«La lettura di queste pagine è vivamente sconsigliata ai buonisti», scrive l’autore. Che ricorda come nel 1999 sia stato il cardinal Biffi a dire che «se l’Europa non fosse ridiventata cristiana, sarebbe stata islamizzata» (pag. 72).

Eurislam, libro a metà tra la cronaca e il saggio, è caratterizzato da uno stile essenziale, incisivo e rende il contenuto immediatamente accessibile al lettore. L’autore passa in rassegna sinteticamente, ma con piena capacità di farsi comprendere, tutte le problematiche relative all’islam ed ai suoi rapporti con l’Occidente: la sua nascita, la sua espansione violenta, l’aggressione ai Luoghi Santi e la costante guerra di pirateria durata per secoli (tanto per far capire che le  Crociate furono una risposta alle continue vessazioni turche).
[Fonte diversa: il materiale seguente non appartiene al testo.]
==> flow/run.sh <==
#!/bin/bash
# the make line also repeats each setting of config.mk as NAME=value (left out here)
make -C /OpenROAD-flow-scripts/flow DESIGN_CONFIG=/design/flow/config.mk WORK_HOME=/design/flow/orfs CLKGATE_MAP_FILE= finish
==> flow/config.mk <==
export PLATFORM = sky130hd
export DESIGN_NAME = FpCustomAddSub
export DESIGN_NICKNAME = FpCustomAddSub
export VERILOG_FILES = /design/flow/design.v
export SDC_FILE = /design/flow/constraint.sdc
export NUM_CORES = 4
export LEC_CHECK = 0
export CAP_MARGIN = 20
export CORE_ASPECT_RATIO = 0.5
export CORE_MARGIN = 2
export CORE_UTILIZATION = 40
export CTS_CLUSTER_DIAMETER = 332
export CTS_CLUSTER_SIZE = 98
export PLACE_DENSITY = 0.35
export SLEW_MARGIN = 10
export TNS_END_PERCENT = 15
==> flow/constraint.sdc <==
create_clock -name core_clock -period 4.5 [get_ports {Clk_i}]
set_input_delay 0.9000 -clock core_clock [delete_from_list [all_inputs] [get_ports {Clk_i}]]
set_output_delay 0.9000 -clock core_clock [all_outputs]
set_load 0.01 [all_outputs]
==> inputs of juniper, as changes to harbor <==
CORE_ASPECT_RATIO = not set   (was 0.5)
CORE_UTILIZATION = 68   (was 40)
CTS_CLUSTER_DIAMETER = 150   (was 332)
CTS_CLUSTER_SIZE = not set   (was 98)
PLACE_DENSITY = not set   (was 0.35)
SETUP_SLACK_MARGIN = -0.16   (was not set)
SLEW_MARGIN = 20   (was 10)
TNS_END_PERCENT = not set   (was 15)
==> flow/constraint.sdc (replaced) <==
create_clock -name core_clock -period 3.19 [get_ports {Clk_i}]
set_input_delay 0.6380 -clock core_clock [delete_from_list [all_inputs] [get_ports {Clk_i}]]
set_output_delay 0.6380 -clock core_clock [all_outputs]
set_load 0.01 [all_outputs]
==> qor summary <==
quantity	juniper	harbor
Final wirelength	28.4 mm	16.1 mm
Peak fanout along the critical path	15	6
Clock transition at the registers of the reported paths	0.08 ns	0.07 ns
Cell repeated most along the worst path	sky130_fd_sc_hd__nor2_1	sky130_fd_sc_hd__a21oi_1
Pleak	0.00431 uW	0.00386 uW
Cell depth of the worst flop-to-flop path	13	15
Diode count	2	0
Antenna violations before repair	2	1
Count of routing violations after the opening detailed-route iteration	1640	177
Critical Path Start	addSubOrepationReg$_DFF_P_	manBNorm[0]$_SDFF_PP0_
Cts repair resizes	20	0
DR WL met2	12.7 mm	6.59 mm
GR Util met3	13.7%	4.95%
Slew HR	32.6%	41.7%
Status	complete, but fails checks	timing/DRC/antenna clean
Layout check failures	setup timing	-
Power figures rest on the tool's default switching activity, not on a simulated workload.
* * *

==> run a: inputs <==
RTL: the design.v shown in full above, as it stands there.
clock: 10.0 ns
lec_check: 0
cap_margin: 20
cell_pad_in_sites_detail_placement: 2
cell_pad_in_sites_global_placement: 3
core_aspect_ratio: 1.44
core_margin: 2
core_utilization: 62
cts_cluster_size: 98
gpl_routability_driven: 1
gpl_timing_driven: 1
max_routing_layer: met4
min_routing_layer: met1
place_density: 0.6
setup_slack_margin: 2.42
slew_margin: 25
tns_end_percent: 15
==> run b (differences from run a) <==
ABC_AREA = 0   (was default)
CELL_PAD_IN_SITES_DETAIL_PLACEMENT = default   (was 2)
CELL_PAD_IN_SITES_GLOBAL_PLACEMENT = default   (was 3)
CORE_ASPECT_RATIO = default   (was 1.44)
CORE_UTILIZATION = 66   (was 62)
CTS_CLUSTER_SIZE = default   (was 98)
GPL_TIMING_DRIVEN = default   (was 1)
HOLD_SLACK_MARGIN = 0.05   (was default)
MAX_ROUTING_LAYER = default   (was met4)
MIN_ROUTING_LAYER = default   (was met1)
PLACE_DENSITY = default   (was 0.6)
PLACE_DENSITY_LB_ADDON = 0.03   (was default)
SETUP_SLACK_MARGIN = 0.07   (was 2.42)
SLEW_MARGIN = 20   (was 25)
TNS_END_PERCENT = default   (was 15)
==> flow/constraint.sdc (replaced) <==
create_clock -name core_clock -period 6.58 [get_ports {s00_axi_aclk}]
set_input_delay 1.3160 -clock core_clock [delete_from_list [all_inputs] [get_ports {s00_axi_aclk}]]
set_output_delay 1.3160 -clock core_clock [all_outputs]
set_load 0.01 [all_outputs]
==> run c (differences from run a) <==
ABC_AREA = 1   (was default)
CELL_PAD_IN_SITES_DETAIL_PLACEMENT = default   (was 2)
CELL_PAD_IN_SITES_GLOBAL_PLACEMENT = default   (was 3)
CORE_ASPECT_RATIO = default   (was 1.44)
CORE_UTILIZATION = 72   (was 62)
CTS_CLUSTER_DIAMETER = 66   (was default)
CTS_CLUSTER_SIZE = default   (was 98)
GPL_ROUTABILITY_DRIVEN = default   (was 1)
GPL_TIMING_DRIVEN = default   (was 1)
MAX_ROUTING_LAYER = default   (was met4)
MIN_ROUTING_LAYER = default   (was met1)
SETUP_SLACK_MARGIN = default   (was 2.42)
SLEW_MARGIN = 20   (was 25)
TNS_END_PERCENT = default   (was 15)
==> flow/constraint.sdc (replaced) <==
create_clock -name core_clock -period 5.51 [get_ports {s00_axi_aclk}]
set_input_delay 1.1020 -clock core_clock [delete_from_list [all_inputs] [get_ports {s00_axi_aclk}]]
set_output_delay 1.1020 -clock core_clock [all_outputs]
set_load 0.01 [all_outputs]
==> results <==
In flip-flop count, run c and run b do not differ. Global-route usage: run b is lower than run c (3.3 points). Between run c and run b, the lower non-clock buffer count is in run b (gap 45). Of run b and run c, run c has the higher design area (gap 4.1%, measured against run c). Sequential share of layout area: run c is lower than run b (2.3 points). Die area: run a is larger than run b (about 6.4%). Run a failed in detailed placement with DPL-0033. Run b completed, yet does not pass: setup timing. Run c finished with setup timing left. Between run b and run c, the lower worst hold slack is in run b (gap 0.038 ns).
// fifo
module fifo(input wire clk,reset,wr,rd, input wire[15:0] d_in, output wire full,empty, output wire[15:0] d_out);
	wire[3:0] front,rear;
	wire[15:0] t;
	wire front_inc,rear_inc,full_,empty_;
	full_empty f0(front,rear,full,empty);
	invert i0(full,full_);
	invert i1(empty,empty_);
	and2 a1(wr,full_,front_inc);
	bin_counter bc0(clk,reset,front_inc,front);
	and2 a2(rd,empty_,rear_inc);
	bin_counter bc1(clk,reset,rear_inc,rear);
	memory m0(clk, reset, front_inc, rear_inc, front, rear, d_in, t);
	dfr16 d0(clk, reset, t, d_out);
endmodule
make LEC_CHECK=0 ABC_AREA=1 CAP_MARGIN=25 CELL_PAD_IN_SITES_DETAIL_PLACEMENT=0 CORE_MARGIN=4 CORE_UTILIZATION=40 CTS_CLUSTER_SIZE=44 GPL_TIMING_DRIVEN=1 MAX_ROUTING_LAYER=met5 PLACE_DENSITY=0.6 SLEW_MARGIN=35 TNS_END_PERCENT=60 finish   # period 5.0 ns
run.sh (not shown) runs the stock make flow with config.mk's settings and CLKGATE_MAP_FILE=.
The starting point completed with no timing, DRC or antenna violations.
Rerun with:
CAP_MARGIN = 20   (was 25)
CELL_PAD_IN_SITES_DETAIL_PLACEMENT = default   (was 0)
CORE_MARGIN = 2   (was 4)
CORE_UTILIZATION = 70   (was 40)
CTS_CLUSTER_SIZE = default   (was 44)
GPL_TIMING_DRIVEN = default   (was 1)
MAX_ROUTING_LAYER = default   (was met5)
PLACE_DENSITY = default   (was 0.6)
SLEW_MARGIN = 20   (was 35)
TNS_END_PERCENT = default   (was 60)
clock period = 2.8 ns   (was 5.0 ns; I/O delays follow)
This time the run died in 5_1_grt with ODB-0269.
Area after synthesis does not change.
Synthesized cell count stays the same.
Die size is lower by 44%.
Rerun with:
ABC_AREA = default   (was 1)
CORE_UTILIZATION = 72   (was 70)
CTS_CLUSTER_SIZE = 31   (was default)
PLACE_DENSITY = 0.6   (was default)
clock period = 3.59 ns   (was 2.8 ns; I/O delays follow)
What happened:
- The new run completed with no timing, DRC or antenna violations
- die area shrinks by about a fifth
- synthesized area shrinks by roughly a tenth
- synthesized cell count shrinks by a quarter to a third

The RTL this note starts from:
==> flow/design.v <==
module invert (input wire i, output wire o);
   assign o = !i;
endmodule
module and2 (input wire i0, i1, output wire o);
  assign o = i0 & i1;
endmodule
module or2 (input wire i0, i1, output wire o);
  assign o = i0 | i1;
endmodule
module xor2 (input wire i0, i1, output wire o);
  assign o = i0 ^ i1;
endmodule
module and3 (input wire i0, i1, i2, output wire o);
   wire t;
   and2 and2_0 (i0, i1, t);
   and2 and2_1 (i2, t, o);
endmodule
module or3 (input wire i0, i1, i2, output wire o);
   wire t;
   or2 or2_0 (i0, i1, t);
   or2 or2_1 (i2, t, o);
endmodule
module xor3 (input wire i0, i1, i2, output wire o);
   wire t;
   xor2 xor2_0 (i0, i1, t);
   xor2 xor2_1 (i2, t, o);
endmodule
module and5(input wire i0, i1, i2, i3, i4, output wire o);
  wire t1;
  and3 a1(i0,i1,i2,t1);
  and3 a2(i3,i4,t1,o);
endmodule
module or5(input wire i0, i1, i2, i3, i4, output wire o);
  wire t1;
  or3 o1(i0,i1,i2,t1);
  or3 o2(i3,i4,t1,o);
endmodule
module mux2 (input wire i0, i1, j, output wire o);
  assign o = (j==0)?i0:i1;
endmodule
module mux4 (input wire [0:3] i, input wire j1, j0, output wire o);
  wire  t0, t1;
  mux2 mux2_0 (i[0], i[1], j0, t0);
  mux2 mux2_1 (i[2], i[3], j0, t1);
  mux2 mux2_2 (t0, t1, j1, o);
endmodule
module mux8 (input wire [0:7] i, input wire j2, j1, j0, output wire o);
  wire  t0, t1;
  mux4 mux4_0 (i[0:3], j1, j0, t0);
  mux4 mux4_1 (i[4:7], j1, j0, t1);
  mux2 mux2_0 (t0, t1, j2, o);
endmodule
module mux16 (input wire [0:15] i, input wire j3, j2, j1, j0, output wire o);
  wire  t0, t1;
  mux8 mux8_0 (i[0:7], j2, j1, j0, t0);
  mux8 mux8_1 (i[8:15], j2, j1, j0, t1);
  mux2 mux2_0 (t0, t1, j3, o);
endmodule
module demux2 (input wire i, j, output wire o0, o1);
  assign o0 = (j==0)?i:1'b0;
  assign o1 = (j==1)?i:1'b0;
endmodule
module demux4 (input wire i, input wire j1, j0, output wire [0:3] o);
  wire  t0, t1;
  demux2 demux2_0 (i, j1, t0, t1);
  demux2 demux2_1 (t0, j0, o[0], o[1]);
  demux2 demux2_2 (t1, j0, o[2], o[3]);
endmodule
module demux8 (input wire i, j2, j1, j0, output wire [0:7] o);
  wire  t0, t1;
  demux2 demux2_0 (i, j2, t0, t1);
  demux4 demux4_0 (t0, j1, j0, o[0:3]);
  demux4 demux4_1 (t1, j1, j0, o[4:7]);
endmodule
module demux16 (input wire i, j3, j2, j1, j0, output wire [0:15] o);
  wire  t0, t1;
  demux2 demux2_0 (i, j3, t0, t1);
  demux8 demux4_0 (t0, j2, j1, j0, o[0:7]);
  demux8 demux4_1 (t1, j2, j1, j0, o[8:15]);
endmodule
module df (input wire clk, in, output wire out);
  reg df_out;
  always@(posedge clk) df_out <= in;
  assign out = df_out;
endmodule
module dfr (input wire clk, reset, in, output wire out);
  wire reset_, df_in;
  invert invert_0 (reset, reset_);
  and2 and2_0 (in, reset_, df_in);
  df df_0 (clk, df_in, out);
endmodule
module dfr16 (input wire clk,reset, input wire [15:0] in, output wire [15:0] out);
  dfr d0(clk,reset, in[0], out[0]);
  dfr d1(clk,reset, in[1], out[1]);
  dfr d2(clk,reset, in[2], out[2]);
  dfr d3(clk,reset, in[3], out[3]);
  dfr d4(clk,reset, in[4], out[4]);
  dfr d5(clk,reset, in[5], out[5]);
  dfr d6(clk,reset, in[6], out[6]);
  dfr d7(clk,reset, in[7], out[7]);
  dfr d8(clk,reset, in[8], out[8]);
  dfr d9(clk,reset, in[9], out[9]);
  dfr d10(clk,reset, in[10], out[10]);
  dfr d11(clk,reset, in[11], out[11]);
  dfr d12(clk,reset, in[12], out[12]);
  dfr d13(clk,reset, in[13], out[13]);
  dfr d14(clk,reset, in[14], out[14]);
  dfr d15(clk,reset, in[15], out[15]);
endmodule
module dfrl (input wire clk, reset, load, in, output wire out);
  wire _in;
  mux2 mux2_0(out, in, load, _in);
  dfr dfr_1(clk, reset, _in, out);
endmodule
module ha(input wire i0, i1, output wire sum, cout);
  xor2 _i0(i0, i1, sum);
  and2 _i1(i0, i1, cout);
endmodule
module fa (input wire i0, i1, cin, output wire sum, cout);
   wire t0, t1, t2;
   xor3 _i0 (i0, i1, cin, sum);
   and2 _i1 (i0, i1, t0);
   and2 _i2 (i1, cin, t1);
   and2 _i3 (cin, i0, t2);
   or3 _i4 (t0, t1, t2, cout);
endmodule
module addsub (input wire addsub, i0, i1, cin, output wire sumdiff, cout);
  wire t;
  fa _i0 (i0, t, cin, sumdiff, cout);
  xor2 _i1 (i1, addsub, t);
endmodule
module bin_counter(input wire clk, reset, in, output wire[3:0] out);
    wire[3:0] t0,t1;
    dfrl d0(clk,reset,in,t0[0],out[0]);
    dfrl d1(clk,reset,in,t0[1],out[1]);
    dfrl d2(clk,reset,in,t0[2],out[2]);
    dfrl d3(clk,reset,in,t0[3],out[3]);
    ha h0(out[0],in,t0[0],t1[0]);
    ha h1(out[1],t1[0],t0[1],t1[1]);
    ha h2(out[2],t1[1],t0[2],t1[2]);
    ha h3(out[3],t1[2],t0[3],t1[3]);
endmodule
module reg_file_slice (input wire clk, reset, wr, rd, input wire [3:0] rd_addr, wr_addr, input wire d_in, output wire d_out);
	wire [0:15] t1,t2;
	wire t3;
	demux16 dm1(wr, wr_addr[3], wr_addr[2], wr_addr[1], wr_addr[0], t1);
	dfrl d0 (clk,reset,t1[0] ,d_in,t2[0]);
	dfrl d1 (clk,reset,t1[1] ,d_in,t2[1]);
	dfrl d2 (clk,reset,t1[2] ,d_in,t2[2]);
	dfrl d3 (clk,reset,t1[3] ,d_in,t2[3]);
	dfrl d4 (clk,reset,t1[4] ,d_in,t2[4]);
	dfrl d5 (clk,reset,t1[5] ,d_in,t2[5]);
	dfrl d6 (clk,reset,t1[6] ,d_in,t2[6]);
	dfrl d7 (clk,reset,t1[7] ,d_in,t2[7]);
	dfrl d8 (clk,reset,t1[8] ,d_in,t2[8]);
	dfrl d9 (clk,reset,t1[9] ,d_in,t2[9]);
	dfrl d10(clk,reset,t1[10],d_in,t2[10]);
	dfrl d11(clk,reset,t1[11],d_in,t2[11]);
	dfrl d12(clk,reset,t1[12],d_in,t2[12]);
	dfrl d13(clk,reset,t1[13],d_in,t2[13]);
	dfrl d14(clk,reset,t1[14],d_in,t2[14]);
    dfrl d15(clk,reset,t1[15],d_in,t2[15]);
	mux16 m1(t2, rd_addr[3], rd_addr[2], rd_addr[1], rd_addr[0], t3);
	and2 a1(t3, rd, d_out);
endmodule
module full_empty(input wire[3:0] front,rear, output wire full, empty);
	wire [3:0] t,out;
	wire t1,t2;
	addsub as1(1, front[0], rear[0], 1, out[0], t[0]);
	addsub as2(1, front[1], rear[1], t[0], out[1], t[1]);
	addsub as3(1, front[2], rear[2], t[1], out[2], t[2]);
	addsub as4(1, front[3], rear[3], t[2], out[3], t[3]);
	invert i1(t[3],t1);
	and5 a1(out[0],out[1],out[2],out[3],1'b1,full);
	or5 o1(out[0],out[1],out[2],out[3],t1,t2);
	invert i2(t2,empty);
endmodule
module memory(input wire clk, reset, wr, rd, input wire[3:0] wr_addr, rd_addr, input wire[15:0] d_in, output wire[15:0] d_out);
	reg_file_slice r0 (clk,reset,wr,rd,rd_addr,wr_addr,d_in[0], d_out[0]);
	reg_file_slice r1 (clk,reset,wr,rd,rd_addr,wr_addr,d_in[1], d_out[1]);
	reg_file_slice r2 (clk,reset,wr,rd,rd_addr,wr_addr,d_in[2], d_out[2]);
	reg_file_slice r3 (clk,reset,wr,rd,rd_addr,wr_addr,d_in[3], d_out[3]);
	reg_file_slice r4 (clk,reset,wr,rd,rd_addr,wr_addr,d_in[4], d_out[4]);
	reg_file_slice r5 (clk,reset,wr,rd,rd_addr,wr_addr,d_in[5], d_out[5]);
	reg_file_slice r6 (clk,reset,wr,rd,rd_addr,wr_addr,d_in[6], d_out[6]);
	reg_file_slice r7 (clk,reset,wr,rd,rd_addr,wr_addr,d_in[7], d_out[7]);
	reg_file_slice r8 (clk,reset,wr,rd,rd_addr,wr_addr,d_in[8], d_out[8]);
	reg_file_slice r9 (clk,reset,wr,rd,rd_addr,wr_addr,d_in[9], d_out[9]);
	reg_file_slice r10(clk,reset,wr,rd,rd_addr,wr_addr,d_in[10],d_out[10]);
	reg_file_slice r11(clk,reset,wr,rd,rd_addr,wr_addr,d_in[11],d_out[11]);
	reg_file_slice r12(clk,reset,wr,rd,rd_addr,wr_addr,d_in[12],d_out[12]);
	reg_file_slice r13(clk,reset,wr,rd,rd_addr,wr_addr,d_in[13],d_out[13]);
	reg_file_slice r14(clk,reset,wr,rd,rd_addr,wr_addr,d_in[14],d_out[14]);
	reg_file_slice r15(clk,reset,wr,rd,rd_addr,wr_addr,d_in[15],d_out[15]);
endmodule
module fifo(input wire clk,reset,wr,rd, input wire[15:0] d_in, output wire full,empty, output wire[15:0] d_out);
	wire[3:0] front,rear;
	wire[15:0] t;
	wire front_inc,rear_inc,full_,empty_;
	full_empty f0(front,rear,full,empty);
	invert i0(full,full_);
	invert i1(empty,empty_);
	and2 a1(wr,full_,front_inc);
	bin_counter bc0(clk,reset,front_inc,front);
	and2 a2(rd,empty_,rear_inc);
	bin_counter bc1(clk,reset,rear_inc,rear);
	memory m0(clk, reset, front_inc, rear_inc, front, rear, d_in, t);
	dfr16 d0(clk, reset, t, d_out);
endmodule
clock: 3.46 ns
lec_check: 0
cap_margin: 20
core_margin: 2
core_utilization: 72
cts_cluster_size: 25
place_density_lb_addon: 0.01
setup_slack_margin: 0.67
slew_margin: 20
The baseline finished but fails on max-capacitance violations, max-slew violations, negative setup slack.
Change:
--- a/flow/config.mk
+++ b/flow/config.mk
@@ -9,6 +9,7 @@
 export CORE_MARGIN = 2
 export CORE_UTILIZATION = 72
+export CTS_CLUSTER_DIAMETER = 374
 export CTS_CLUSTER_SIZE = 25
-export PLACE_DENSITY_LB_ADDON = 0.01
-export SETUP_SLACK_MARGIN = 0.67
+export PLACE_DENSITY_LB_ADDON = 0.16
+export SETUP_SLACK_MARGIN = -0.23
 export SLEW_MARGIN = 20
==> flow/constraint.sdc (replaced) <==
create_clock -name core_clock -period 2.82 [get_ports {clk}]
set_input_delay 0.5640 -clock core_clock [delete_from_list [all_inputs] [get_ports {clk}]]
set_output_delay 0.5640 -clock core_clock [all_outputs]
set_load 0.01 [all_outputs]
Outcome:
- The changed run completed and failed the layout checks on negative setup slack
- core utilization decreases by 8.7 points
- via count came out lower by 17%
- worst hold slack loses 0.0044 ns
- die area does not change
- area after synthesis is unchanged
Ma non manca l’analisi del presente: dal ruolo di Erdogan a quello di Soros, passando per le amicizie di quest’ultimo in Vaticano.

Purtroppo è proprio l’atteggiamento prono della cultura occidentale a permettere la continua crescita dell’islam in Europa e il fatto che la Chiesa minimizzi anche il massacro di un anziano prete, sgozzato mentre stava dicendo Messa, nella sua canonica è indicativo.